J’ai tendance à penser que l’idéal est que la pochette propose un contenu artistique additionnel, singulier et séduisant, qui dise quelque chose de la musique sans la dévoiler complètement…

Un musicien, un groupe ou un label doivent-il avoir un univers visuel et graphique qui leur est propre ?
Alex Je ne crois pas que ça doive constituer une règle. Parmi les groupes que j’aime, il y en a qui ont opté pour une continuité graphique inflexible (je pense à Talk Talk, à Passion Fodder ou à Penguin Café Orchestra, pour n’en citer que trois) et d’autres où les pochettes se sont succédées sans se ressembler, mais en maintenant un niveau d’exigence singulier sur la question graphique (New Order, par exemple, où le seul fil rouge, finalement, c’est que la pochette va être « arty » d’une façon ou d’une autre). D’autres groupes voient l’univers graphique de leurs disques évoluer davantage que leur style musical.
Tant que le design graphique et la musique se répondent, je crois que tout doit être permis. A l’échelle d’un label, c’est tentant, comme ça a pu être fait avec Blue Note, ou plus récemment avec Sacred Bones et sa charte graphique en frontal, d’apposer une sorte de « sceau » graphique, parce que ça valorise la cohérence du label et que ça favorise l’esprit de collection, dont certains fans de musique sont friands. Mais ça à tendance à écraser un peu la personnalité artistique des groupes, je trouve….
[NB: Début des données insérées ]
[src/rtl/i2ct_pkg.sv]
// Shared types for the three-address I2C target.
// Assumes: one active view per frame, chosen by the address byte.
package i2ct_pkg;
    typedef enum logic [1:0] {VIEW_NONE, VIEW_MAIN, VIEW_BANK_A, VIEW_BANK_B} view_e;
    typedef enum logic [2:0] {ST_IDLE, ST_ADDR, ST_ACK, ST_RX, ST_TX, ST_MACK} bus_st_e;
endpackage

[src/rtl/i2ct_line_sync.sv]
// Brings SCL/SDA into the clk domain through a flip-flop chain and flags
// SCL edges plus START/STOP conditions.
// Assumes: clk is more than 8x the SCL rate; lines idle high.
module i2ct_line_sync #(
    parameter int STAGES = 2
) (
    input  logic clk,
    input  logic rst_n,
    input  logic scl_in,
    input  logic sda_in,
    output logic scl_s,
    output logic sda_s,
    output logic scl_rise,
    output logic scl_fall,
    output logic start_det,
    output logic stop_det
);
    logic [STAGES-1:0] scl_ff, sda_ff;
    logic              scl_q, sda_q;

    // synchronizer chains plus one stage of history for edge detection
    always_ff @(posedge clk) begin
        if (!rst_n) begin
            scl_ff <= '1;
            sda_ff <= '1;
            scl_q  <= 1'b1;
            sda_q  <= 1'b1;
        end else begin
            scl_ff <= {scl_ff[STAGES-2:0], scl_in};
            sda_ff <= {sda_ff[STAGES-2:0], sda_in};
            scl_q  <= scl_ff[STAGES-1];
            sda_q  <= sda_ff[STAGES-1];
        end
    end

    // edge and bus-condition decode
    always_comb begin
        scl_s     = scl_ff[STAGES-1];
        sda_s     = sda_ff[STAGES-1];
        scl_rise  = scl_s && !scl_q;
        scl_fall  = !scl_s && scl_q;
        start_det = scl_s && scl_q && sda_q && !sda_s;
        stop_det  = scl_s && scl_q && !sda_q && sda_s;
    end
endmodule
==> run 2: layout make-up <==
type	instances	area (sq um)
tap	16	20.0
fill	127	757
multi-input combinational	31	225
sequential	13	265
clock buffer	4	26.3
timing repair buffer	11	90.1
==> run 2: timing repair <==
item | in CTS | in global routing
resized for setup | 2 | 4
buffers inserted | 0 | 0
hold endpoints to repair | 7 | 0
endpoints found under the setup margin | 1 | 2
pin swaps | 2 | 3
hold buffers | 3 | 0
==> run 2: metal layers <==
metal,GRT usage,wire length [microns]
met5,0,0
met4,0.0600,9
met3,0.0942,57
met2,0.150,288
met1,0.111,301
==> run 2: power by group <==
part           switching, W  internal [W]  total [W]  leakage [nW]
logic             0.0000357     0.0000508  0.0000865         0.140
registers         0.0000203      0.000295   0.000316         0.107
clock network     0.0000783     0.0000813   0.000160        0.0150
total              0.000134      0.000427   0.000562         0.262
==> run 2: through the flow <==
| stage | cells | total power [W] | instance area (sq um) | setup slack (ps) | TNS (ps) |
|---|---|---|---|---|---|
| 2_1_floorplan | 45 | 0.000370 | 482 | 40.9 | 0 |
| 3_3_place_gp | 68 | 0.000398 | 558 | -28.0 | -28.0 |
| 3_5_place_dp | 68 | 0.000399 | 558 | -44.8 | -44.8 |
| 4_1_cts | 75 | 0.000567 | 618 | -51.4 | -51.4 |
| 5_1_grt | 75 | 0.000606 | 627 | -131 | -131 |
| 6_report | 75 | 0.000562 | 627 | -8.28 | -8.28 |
`src/rtl/pfq_pkg.sv`:
```
package pfq_pkg;
  typedef logic [7:0] pfq_byte_t;

  function automatic int pfq_cnt_w(input int depth);
    return $clog2(depth + 1);
  endfunction

  function automatic int pfq_ptr_w(input int depth);
    return (depth > 2) ? $clog2(depth) : 1;
  endfunction
endpackage

```
`src/rtl/pfq_byte_store.sv`:
```
module pfq_byte_store
  import pfq_pkg::*;
#(
  parameter int DEPTH = 6
) (
  input  logic                        clk,
  input  logic                        rst_n,
  input  logic                        clear_i,
  input  logic                        wr_lo_i,
  input  logic                        wr_hi_i,
  input  logic [15:0]                 wr_data_i,
  input  logic                        rd_i,
  output pfq_byte_t                   rd_data_o,
  output logic [pfq_cnt_w(DEPTH)-1:0] count_o
);
  localparam int CNT_W = pfq_cnt_w(DEPTH);
  localparam int PTR_W = pfq_ptr_w(DEPTH);

  pfq_byte_t        slot_q [DEPTH];
  logic [PTR_W-1:0] rd_ptr_q, wr_ptr_q, wr_ptr_nx1;
  logic [CNT_W-1:0] count_q;
  logic             first_en, second_en;
  pfq_byte_t        first_byte;
  logic [1:0]       n_push;

  function automatic logic [PTR_W-1:0] step(input logic [PTR_W-1:0] p);
    return (p == PTR_W'(DEPTH - 1)) ? '0 : p + PTR_W'(1);
  endfunction

  assign first_en   = wr_lo_i | wr_hi_i;
  assign second_en  = wr_lo_i & wr_hi_i;
  assign first_byte = wr_lo_i ? wr_data_i[7:0] : wr_data_i[15:8];
  assign n_push     = {1'b0, first_en} + {1'b0, second_en};
  assign wr_ptr_nx1 = step(wr_ptr_q);

  always_ff @(posedge clk) begin
    for (int i = 0; i < DEPTH; i++) begin
      if (!clear_i && first_en && wr_ptr_q == PTR_W'(i))
        slot_q[i] <= first_byte;
      else if (!clear_i && second_en && wr_ptr_nx1 == PTR_W'(i))
        slot_q[i] <= wr_data_i[15:8];
    end
  end

  always_ff @(posedge clk) begin
    if (!rst_n || clear_i) begin
      rd_ptr_q <= '0;
      wr_ptr_q <= '0;
      count_q  <= '0;
    end else begin
      if (rd_i) rd_ptr_q <= step(rd_ptr_q);
      if (second_en)     wr_ptr_q <= step(wr_ptr_nx1);
      else if (first_en) wr_ptr_q <= wr_ptr_nx1;
      count_q <= count_q + CNT_W'(n_push) - CNT_W'(rd_i);
    end
  end

  assign rd_data_o = slot_q[rd_ptr_q];
  assign count_o   = count_q;

  assert_no_overflow_R6: assert property (@(posedge clk) disable iff (!rst_n)
    (!clear_i && first_en) |-> (int'(count_q) + int'(n_push) <= DEPTH));
  assert_no_underflow_R5: assert property (@(posedge clk) disable iff (!rst_n)
    rd_i |-> (count_q != '0));
endmodule

```
`src/rtl/pfq_fetch_ctrl.sv`:
```
module pfq_fetch_ctrl
  import pfq_pkg::*;
#(
  parameter int        DEPTH      = 6,
  parameter int        ADDR_W     = 24,
  parameter pfq_byte_t HALT_OP    = 8'hF4,
  parameter int        RESET_ADDR = 0
) (
  input  logic                        clk,
  input  logic                        rst_n,
  input  logic                        flush_i,
  input  logic [ADDR_W-1:0]           flush_addr_i,
  input  logic                        fetch_ack_i,
  input  logic [15:0]                 fetch_data_i,
  input  logic [pfq_cnt_w(DEPTH)-1:0] fill_i,
  output logic                        fetch_req_o,
  output logic [ADDR_W-1:0]           fetch_addr_o,
  output logic                        wr_lo_o,
  output logic                        wr_hi_o
);
  localparam int CNT_W = pfq_cnt_w(DEPTH);
  localparam logic [CNT_W-1:0] ROOM_MAX = CNT_W'(DEPTH - 2);

  logic [ADDR_W-1:0] next_addr_q, req_addr_q;
  logic              req_q, discard_q, skip_lo_q, halt_q;
  logic              accept, halt_hit, can_issue, done;

  assign done      = req_q & fetch_ack_i;
  assign accept    = done & ~flush_i & ~discard_q;
  assign wr_lo_o   = accept & ~skip_lo_q;
  assign wr_hi_o   = accept;
  assign halt_hit  = (wr_lo_o && fetch_data_i[7:0] == HALT_OP) ||
                     (wr_hi_o && fetch_data_i[15:8] == HALT_OP);
  assign can_issue = ~req_q & ~halt_q & (fill_i <= ROOM_MAX);

  always_ff @(posedge clk) begin
    if (!rst_n) begin
      next_addr_q <= ADDR_W'(RESET_ADDR) & ~ADDR_W'(1);
      req_addr_q  <= '0;
      req_q       <= 1'b0;
      discard_q   <= 1'b0;
      skip_lo_q   <= 1'b0;
      halt_q      <= 1'b0;
    end else if (flush_i) begin
      next_addr_q <= {flush_addr_i[ADDR_W-1:1], 1'b0};
      skip_lo_q   <= flush_addr_i[0];
      halt_q      <= 1'b0;
      req_q       <= req_q & ~fetch_ack_i;
      discard_q   <= req_q & ~fetch_ack_i;
    end else if (done) begin
      req_q     <= 1'b0;
      discard_q <= 1'b0;
      if (!discard_q) begin
        next_addr_q <= next_addr_q + ADDR_W'(2);
        skip_lo_q   <= 1'b0;
        if (halt_hit) halt_q <= 1'b1;
      end
    end else if (can_issue) begin
      req_q      <= 1'b1;
      req_addr_q <= next_addr_q;
    end
  end

  assign fetch_req_o  = req_q;
  assign fetch_addr_o = req_addr_q;

  assert_req_hold_R3: assert property (@(posedge clk) disable iff (!rst_n)
    (fetch_req_o && !fetch_ack_i) |=> (fetch_req_o && $stable(fetch_addr_o)));
  assert_even_addr_R3: assert property (@(posedge clk) disable iff (!rst_n)
    fetch_req_o |-> !fetch_addr_o[0]);
  assert_room_R2: assert property (@(posedge clk) disable iff (!rst_n)
    (!fetch_req_o && !flush_i) |=> (fetch_req_o -> ($past(fill_i) <= ROOM_MAX)));
  assert_halt_quiet_R10: assert property (@(posedge clk) disable iff (!rst_n)
    (halt_q && !flush_i) |=> !fetch_req_o);
  assert_discard_R8: assert property (@(posedge clk) disable iff (!rst_n)
    (discard_q && fetch_ack_i) |-> !(wr_lo_o || wr_hi_o));
endmodule

```
`src/rtl/prefetch_queue.sv`:
```
module prefetch_queue
  import pfq_pkg::*;
#(
  parameter int        DEPTH      = 6,
  parameter int        ADDR_W     = 24,
  parameter pfq_byte_t HALT_OP    = 8'hF4,
  parameter int        RESET_ADDR = 0
) (
  input  logic              clk,
  input  logic              rst_n,
  input  logic              flush_i,
  input  logic [ADDR_W-1:0] flush_addr_i,
  output logic              fetch_req_o,
  output logic [ADDR_W-1:0] fetch_addr_o,
  input  logic              fetch_ack_i,
  input  logic [15:0]       fetch_data_i,
  output logic              byte_valid_o,
  output logic [7:0]        byte_data_o,
  input  logic              byte_ready_i
);
  localparam int CNT_W = pfq_cnt_w(DEPTH);

  logic [CNT_W-1:0] fill;
  logic             wr_lo, wr_hi, pop;

  assign byte_valid_o = (fill != '0);
  assign pop          = byte_valid_o & byte_ready_i & ~flush_i;

  pfq_fetch_ctrl #(
    .DEPTH(DEPTH), .ADDR_W(ADDR_W), .HALT_OP(HALT_OP), .RESET_ADDR(RESET_ADDR)
  ) ctrl_i (
    .clk(clk), .rst_n(rst_n), .flush_i(flush_i), .flush_addr_i(flush_addr_i),
    .fetch_ack_i(fetch_ack_i), .fetch_data_i(fetch_data_i), .fill_i(fill),
    .fetch_req_o(fetch_req_o), .fetch_addr_o(fetch_addr_o),
    .wr_lo_o(wr_lo), .wr_hi_o(wr_hi)
  );

  pfq_byte_store #(.DEPTH(DEPTH)) store_i (
    .clk(clk), .rst_n(rst_n), .clear_i(flush_i), .wr_lo_i(wr_lo), .wr_hi_i(wr_hi),
    .wr_data_i(fetch_data_i), .rd_i(pop), .rd_data_o(byte_data_o), .count_o(fill)
  );

  assert_flush_empty_R7: assert property (@(posedge clk) disable iff (!rst_n)
    flush_i |=> !byte_valid_o);
  assert_hold_R5: assert property (@(posedge clk) disable iff (!rst_n)
    (byte_valid_o && !byte_ready_i && !flush_i) |=> (byte_valid_o && $stable(byte_data_o)));
  assert_reset_idle_R1: assert property (@(posedge clk)
    !rst_n |=> (!byte_valid_o && !fetch_req_o));
endmodule

```
File: config.mk
export PLATFORM = sky130hd
export DESIGN_NAME = clk_shutdown_ctrl
export DESIGN_NICKNAME = d
export VERILOG_FILES = /design/src/rtl/csd_pkg.sv /design/src/rtl/csd_sync.sv /design/src/rtl/csd_gate.sv /design/src/rtl/clk_shutdown_ctrl.sv
export SDC_FILE = /design/constraint.sdc
export NUM_CORES = 1
export LEC_CHECK = 0
export ABC_AREA = 1
export BUFFER_PORTS_ARGS = -buffer_cell sky130_fd_sc_hd__buf_2
export CAP_MARGIN = 20
export CORE_ASPECT_RATIO = 1.4
export CORE_MARGIN = 2
export CORE_UTILIZATION = 47
export DETAILED_ROUTE_END_ITERATION = 6
export GPL_TIMING_DRIVEN = 0
export PLACE_DENSITY = 0.8
export SLEW_MARGIN = 0
export SYNTH_ARGS = -nofsm -noshare
export SYNTH_HDL_FRONTEND = slang
export SYNTH_SLANG_ARGS = --single-unit
File: constraint.sdc
create_clock -name clk -period 0.8 [get_ports clk]
set_input_delay 0.04 -clock clk [delete_from_list [all_inputs] [get_ports clk]]
set_output_delay 0.04 -clock clk [all_outputs]
set_load 0.05 [all_outputs]
File: src/rtl/csd_pkg.sv
package csd_pkg;

   // Maps a main output index to the stop pin that governs it.
   // With pairing on, outputs 0 and 1 share pin 0 and output n (n>1) uses pin n-1.
   function automatic int sd_index(input int out_idx, input int pair_low);
      if (pair_low != 0) begin
         if (out_idx == 0) return 0;
         return out_idx - 1;
      end
      return out_idx;
   endfunction

   // Number of stop pins for a given output count and pairing option.
   function automatic int sd_count(input int num_out, input int pair_low);
      return num_out - ((pair_low != 0) ? 1 : 0);
   endfunction

endpackage

File: src/rtl/csd_sync.sv
module csd_sync #(
   parameter int WIDTH  = 1,
   parameter int STAGES = 2
) (
   input  logic             clk,
   input  logic             rst_n,
   input  logic [WIDTH-1:0] d,
   output logic [WIDTH-1:0] q
);

   logic [WIDTH-1:0] chain [STAGES];

   generate
      if (STAGES < 2) begin : g_bad_depth
         $error("csd_sync: STAGES must be at least 2");
      end
      if (WIDTH < 1) begin : g_bad_width
         $error("csd_sync: WIDTH must be at least 1");
      end

      for (genvar s = 0; s < STAGES; s++) begin : g_stage
         if (s == 0) begin : g_first
            always_ff @(posedge clk or negedge rst_n) begin
               if (!rst_n) chain[0] <= '0;
               else        chain[0] <= d;
            end
         end else begin : g_next
            always_ff @(posedge clk or negedge rst_n) begin
               if (!rst_n) chain[s] <= '0;
               else        chain[s] <= chain[s-1];
            end
         end
      end
   endgenerate

   assign q = chain[STAGES-1];

endmodule
## src/rtl/wbm_pkg.sv

```systemverilog
package wbm_pkg;

   // Per-slot write command for one cycle
   typedef enum logic [1:0] {
      SLOT_KEEP  = 2'd0,
      SLOT_FILL  = 2'd1,
      SLOT_MERGE = 2'd2
   } slot_op_e;

   function automatic bit is_pow2(int unsigned n);
      return (n != 0) && ((n & (n - 1)) == 0);
   endfunction

endpackage

```

## src/rtl/wbm_slot.sv

```systemverilog
module wbm_slot
   import wbm_pkg::*;
#(
   parameter int unsigned BLK_W    = 28,
   parameter int unsigned ST_BYTES = 8,
   parameter int unsigned HALVES   = 2,
   localparam int unsigned SEL_W      = $clog2(HALVES),
   localparam int unsigned LINE_BYTES = ST_BYTES * HALVES
) (
   input  logic                    clk,
   input  logic                    rst_n,
   input  slot_op_e                op,
   input  logic                    drop,
   input  logic [BLK_W-1:0]        in_blk,
   input  logic [SEL_W-1:0]        in_sel,
   input  logic [ST_BYTES*8-1:0]   in_data,
   input  logic [ST_BYTES-1:0]     in_be,
   output logic                    out_vld,
   output logic [BLK_W-1:0]        out_blk,
   output logic [LINE_BYTES*8-1:0] out_data,
   output logic [LINE_BYTES-1:0]   out_mask
);

   logic                    vld_q;
   logic [BLK_W-1:0]        blk_q;
   logic [LINE_BYTES*8-1:0] data_q;
   logic [LINE_BYTES-1:0]   mask_q;

   always_ff @(posedge clk or negedge rst_n) begin
      if (!rst_n) begin
         vld_q  <= 1'b0;
         blk_q  <= '0;
         data_q <= '0;
         mask_q <= '0;
      end else begin
         if (drop) begin
            vld_q <= 1'b0;
         end
         case (op)
            SLOT_FILL: begin
               vld_q <= 1'b1;
               blk_q <= in_blk;
               for (int h = 0; h < int'(HALVES); h++) begin
                  for (int k = 0; k < int'(ST_BYTES); k++) begin
                     if ((SEL_W'(h) == in_sel) && in_be[k]) begin
                        data_q[(h*ST_BYTES+k)*8 +: 8] <= in_data[k*8 +: 8];
                        mask_q[h*ST_BYTES+k]          <= 1'b1;
                     end else begin
                        data_q[(h*ST_BYTES+k)*8 +: 8] <= 8'h00;
                        mask_q[h*ST_BYTES+k]          <= 1'b0;
                     end
                  end
               end
            end
            SLOT_MERGE: begin
               for (int h = 0; h < int'(HALVES); h++) begin
                  for (int k = 0; k < int'(ST_BYTES); k++) begin
                     if ((SEL_W'(h) == in_sel) && in_be[k]) begin
                        data_q[(h*ST_BYTES+k)*8 +: 8] <= in_data[k*8 +: 8];
                        mask_q[h*ST_BYTES+k]          <= 1'b1;
                     end
                  end
               end
            end
            default: ;
         endcase
      end
   end

   assign out_vld  = vld_q;
   assign out_blk  = blk_q;
   assign out_data = data_q;
   assign out_mask = mask_q;

endmodule

```

## src/rtl/wbm_match.sv

```systemverilog
module wbm_match #(
   parameter int unsigned DEPTH = 4,
   parameter int unsigned BLK_W = 28,
   localparam int unsigned PTR_W = $clog2(DEPTH)
) (
   input  logic [DEPTH-1:0] vld,
   input  logic [DEPTH-1:0] busy,
   input  logic [BLK_W-1:0] blks [DEPTH],
   input  logic [BLK_W-1:0] probe,
   output logic [DEPTH-1:0] hit_vec,
   output logic             hit_any,
   output logic [PTR_W-1:0] hit_idx
);

   // One comparator per entry; an entry on offer is excluded
   for (genvar i = 0; i < DEPTH; i++) begin : g_cmp
      assign hit_vec[i] = vld[i] & ~busy[i] & (blks[i] == probe);
   end

   // Lowest index wins (at most one hit is expected)
   always_comb begin
      hit_idx = '0;
      for (int i = int'(DEPTH) - 1; i >= 0; i--) begin
         if (hit_vec[i]) begin
            hit_idx = PTR_W'(i);
         end
      end
   end

   assign hit_any = |hit_vec;

endmodule

```

## src/rtl/wbm_drain.sv

```systemverilog
module wbm_drain
   import wbm_pkg::*;
#(
   parameter int unsigned DEPTH        = 4,
   parameter int unsigned DRAIN_CYCLES = 4,
   localparam int unsigned PTR_W = $clog2(DEPTH)
) (
   input  logic             clk,
   input  logic             rst_n,
   input  logic [DEPTH-1:0] vld,
   input  logic             dr_ready,
   output logic             dr_valid,
   output logic             take,
   output logic [PTR_W-1:0] head,
   output logic [DEPTH-1:0] busy
);

   logic             port_free;
   logic [PTR_W-1:0] head_q;
   logic [PTR_W-1:0] head_inc;

   // Pointer wrap: free for power-of-two depth, compare otherwise
   if (is_pow2(DEPTH)) begin : g_wrap_pow2
      assign head_inc = head_q + 1'b1;
   end else begin : g_wrap_cmp
      assign head_inc = (head_q == PTR_W'(DEPTH - 1)) ? '0 : head_q + 1'b1;
   end

   // Port occupancy after each accepted write
   if (DRAIN_CYCLES > 1) begin : g_cool
      localparam int unsigned CW = $clog2(DRAIN_CYCLES);
      logic [CW-1:0] cool_q;
      always_ff @(posedge clk or negedge rst_n) begin
         if (!rst_n) begin
            cool_q <= '0;
         end else if (take) begin
            cool_q <= CW'(DRAIN_CYCLES - 1);
         end else if (cool_q != '0) begin
            cool_q <= cool_q - 1'b1;
         end
      end
      assign port_free = (cool_q == '0);
   end else begin : g_nocool
      assign port_free = 1'b1;
   end

   always_ff @(posedge clk or negedge rst_n) begin
      if (!rst_n) begin
         head_q <= '0;
      end else if (take) begin
         head_q <= head_inc;
      end
   end

   assign head     = head_q;
   assign dr_valid = vld[head_q] & port_free;
   assign take     = dr_valid & dr_ready;
   assign busy     = dr_valid ? (DEPTH'(1) << head_q) : '0;

endmodule

```

## src/rtl/wbm_store_buffer.sv

```systemverilog
module wbm_store_buffer
   import wbm_pkg::*;
#(
   parameter int unsigned ADDR_W       = 32,
   parameter int unsigned ST_BYTES     = 8,
   parameter int unsigned HALVES       = 2,
   parameter int unsigned DEPTH        = 4,
   parameter int unsigned DRAIN_CYCLES = 4,
   localparam int unsigned LINE_BYTES = ST_BYTES * HALVES,
   localparam int unsigned OFS_W      = $clog2(ST_BYTES),
   localparam int unsigned SEL_W      = $clog2(HALVES),
   localparam int unsigned BLK_LSB    = OFS_W + SEL_W,
   localparam int unsigned BLK_W      = ADDR_W - BLK_LSB,
   localparam int unsigned PTR_W      = $clog2(DEPTH),
   localparam int unsigned CNT_W      = $clog2(DEPTH + 1)
) (
   input  logic                    clk,
   input  logic                    rst_n,
   input  logic                    st_valid,
   output logic                    st_ready,
   input  logic [ADDR_W-1:0]       st_addr,
   input  logic [ST_BYTES*8-1:0]   st_data,
   input  logic [ST_BYTES-1:0]     st_be,
   output logic                    dr_valid,
   input  logic                    dr_ready,
   output logic [ADDR_W-1:0]       dr_addr,
   output logic [LINE_BYTES*8-1:0] dr_data,
   output logic [LINE_BYTES-1:0]   dr_mask,
   output logic                    buf_full,
   output logic                    buf_empty
);

   // Elaboration-time parameter checks
   if (DEPTH < 2) begin : g_bad_depth
      $error("wbm_store_buffer: DEPTH must be at least 2");
   end
   if (HALVES < 2 || !is_pow2(HALVES)) begin : g_bad_halves
      $error("wbm_store_buffer: HALVES must be a power of two, at least 2");
   end
   if (!is_pow2(ST_BYTES)) begin : g_bad_width
      $error("wbm_store_buffer: ST_BYTES must be a power of two");
   end
   if (DRAIN_CYCLES < 1) begin : g_bad_drain
      $error("wbm_store_buffer: DRAIN_CYCLES must be at least 1");
   end
   if (ADDR_W <= BLK_LSB) begin : g_bad_addr
      $error("wbm_store_buffer: ADDR_W too small for the block size");
   end

   // Address split
   logic [BLK_W-1:0] st_blk;
   logic [SEL_W-1:0] st_sel;
   logic             lsb_unused;

   assign st_blk     = st_addr[ADDR_W-1:BLK_LSB];
   assign st_sel     = st_addr[BLK_LSB-1:OFS_W];
   assign lsb_unused = ^st_addr[OFS_W-1:0];

   // Slot state
   logic                    vld_u     [DEPTH];
   logic [BLK_W-1:0]        slot_blk  [DEPTH];
   logic [LINE_BYTES*8-1:0] slot_data [DEPTH];
   logic [LINE_BYTES-1:0]   slot_mask [DEPTH];
   logic [DEPTH-1:0]        slot_vld;

   always_comb begin
      for (int i = 0; i < int'(DEPTH); i++) begin
         slot_vld[i] = vld_u[i];
      end
   end

   // Queue bookkeeping
   logic [PTR_W-1:0] tail;
   logic [CNT_W-1:0] count;
   logic [PTR_W-1:0] head;
   logic [DEPTH-1:0] busy;
   logic             take;

   // Merge search
   logic [DEPTH-1:0] hit_vec;
   logic             hit_any;
   logic [PTR_W-1:0] hit_idx;

   wbm_match #(
      .DEPTH (DEPTH),
      .BLK_W (BLK_W)
   ) u_match (
      .vld     (slot_vld),
      .busy    (busy),
      .blks    (slot_blk),
      .probe   (st_blk),
      .hit_vec (hit_vec),
      .hit_any (hit_any),
      .hit_idx (hit_idx)
   );

   // Drain sequencing
   wbm_drain #(
      .DEPTH        (DEPTH),
      .DRAIN_CYCLES (DRAIN_CYCLES)
   ) u_drain (
      .clk      (clk),
      .rst_n    (rst_n),
      .vld      (slot_vld),
      .dr_ready (dr_ready),
      .dr_valid (dr_valid),
      .take     (take),
      .head     (head),
      .busy     (busy)
   );

   // Store acceptance
   logic at_cap;
   logic accept;
   logic do_merge;
   logic do_alloc;

   assign at_cap   = (count == CNT_W'(DEPTH));
   assign st_ready = hit_any | ~at_cap;
   assign accept   = st_valid & st_ready;
   assign do_merge = accept & hit_any;
   assign do_alloc = accept & ~hit_any;

   // Entry array
   for (genvar i = 0; i < DEPTH; i++) begin : g_slot
      slot_op_e op_i;
      logic     drop_i;

      always_comb begin
         if (do_merge && (hit_idx == PTR_W'(i))) begin
            op_i = SLOT_MERGE;
         end else if (do_alloc && (tail == PTR_W'(i))) begin
            op_i = SLOT_FILL;
         end else begin
            op_i = SLOT_KEEP;
         end
      end

      assign drop_i = take & (head == PTR_W'(i));

      wbm_slot #(
         .BLK_W    (BLK_W),
         .ST_BYTES (ST_BYTES),
         .HALVES   (HALVES)
      ) u_slot (
         .clk      (clk),
         .rst_n    (rst_n),
         .op       (op_i),
         .drop     (drop_i),
         .in_blk   (st_blk),
         .in_sel   (st_sel),
         .in_data  (st_data),
         .in_be    (st_be),
         .out_vld  (vld_u[i]),
         .out_blk  (slot_blk[i]),
         .out_data (slot_data[i]),
         .out_mask (slot_mask[i])
      );
   end

   // Tail pointer and occupancy
   logic [PTR_W-1:0] tail_inc;

   if (is_pow2(DEPTH)) begin : g_tail_pow2
      assign tail_inc = tail + 1'b1;
   end else begin : g_tail_cmp
      assign tail_inc = (tail == PTR_W'(DEPTH - 1)) ? '0 : tail + 1'b1;
   end

   always_ff @(posedge clk or negedge rst_n) begin
      if (!rst_n) begin
         tail  <= '0;
         count <= '0;
      end else begin
         if (do_alloc) begin
            tail <= tail_inc;
         end
         count <= count + CNT_W'(do_alloc) - CNT_W'(take);
      end
   end

   // Write port view of the head entry
   assign dr_addr   = {slot_blk[head], {BLK_LSB{1'b0}}};
   assign dr_data   = slot_data[head];
   assign dr_mask   = slot_mask[head];
   assign buf_full  = at_cap;
   assign buf_empty = (count == '0);

endmodule

```

## config.mk

```make
export PLATFORM = sky130hd
export DESIGN_NAME = wbm_store_buffer
export DESIGN_NICKNAME = d
export VERILOG_FILES = /design/src/rtl/wbm_pkg.sv /design/src/rtl/wbm_slot.sv /design/src/rtl/wbm_match.sv /design/src/rtl/wbm_drain.sv /design/src/rtl/wbm_store_buffer.sv
export SDC_FILE = /design/constraint.sdc
export NUM_CORES = 1
export LEC_CHECK = 0
export BUFFER_PORTS_ARGS = -buffer_cell sky130_fd_sc_hd__buf_2
export CORE_MARGIN = 3
export CORE_UTILIZATION = 57
export CTS_CLUSTER_DIAMETER = 150
export DETAILED_ROUTE_END_ITERATION = 6
export GPL_ROUTABILITY_DRIVEN = 0
export PLACE_DENSITY_LB_ADDON = 0.15
export SLEW_MARGIN = 20
export SYNTH_ARGS = -nofsm -noshare
export SYNTH_HDL_FRONTEND = slang
export SYNTH_SLANG_ARGS = --single-unit
```

## constraint.sdc

```tcl
create_clock -name clk -period 9.17 [get_ports clk]
set_input_delay 0.4585 -clock clk [delete_from_list [all_inputs] [get_ports clk]]
set_output_delay 0.4585 -clock clk [all_outputs]
set_load 0.01 [all_outputs]
```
Sacred Bones Records vs Peter Saville (Factory Records)
Artworks © Sacred Bones Records / Artworks © Peter Saville pour New Order (Factory Records)

” Tant que le design graphique et la musique se répondent, je crois que tout doit être permis.

HALL OF FAME

Quels sont les productions actuelles qui attirent ton attention en terme de graphisme ?
AlexJe suis de près les travaux de Rémy Poncet (a.k.a. Chevalrex), que ce soit pour son propre label ou d’autres. Egalement les travaux de Pascal Blua (je ne crois pas trop au hasard des rencontres… et je le devine partant pour fonder avec moi une Amicale du Bodoni !),

© Artworks Catapulte Records / Pascal Blua / Jo Anatole / Rémy Poncet
© Artworks by Catapulte Records / Pascal Blua / Jo Anatole / Rémy Poncet

J’ai aussi beaucoup aimé les visuels très sobres qu’a produits Jo Anatole pour les récentes productions de Rémi Parson. J’adore aussi le label Catapulte Records et ses superbes pochettes exotiques et colorées. C’est marrant parce qu’en faisant le point pour répondre à cette question, je me suis rendu compte de l’incroyablement faible nombre de belles pochettes qui sont produites chaque année, au regard de la quantité de disques qui sortent…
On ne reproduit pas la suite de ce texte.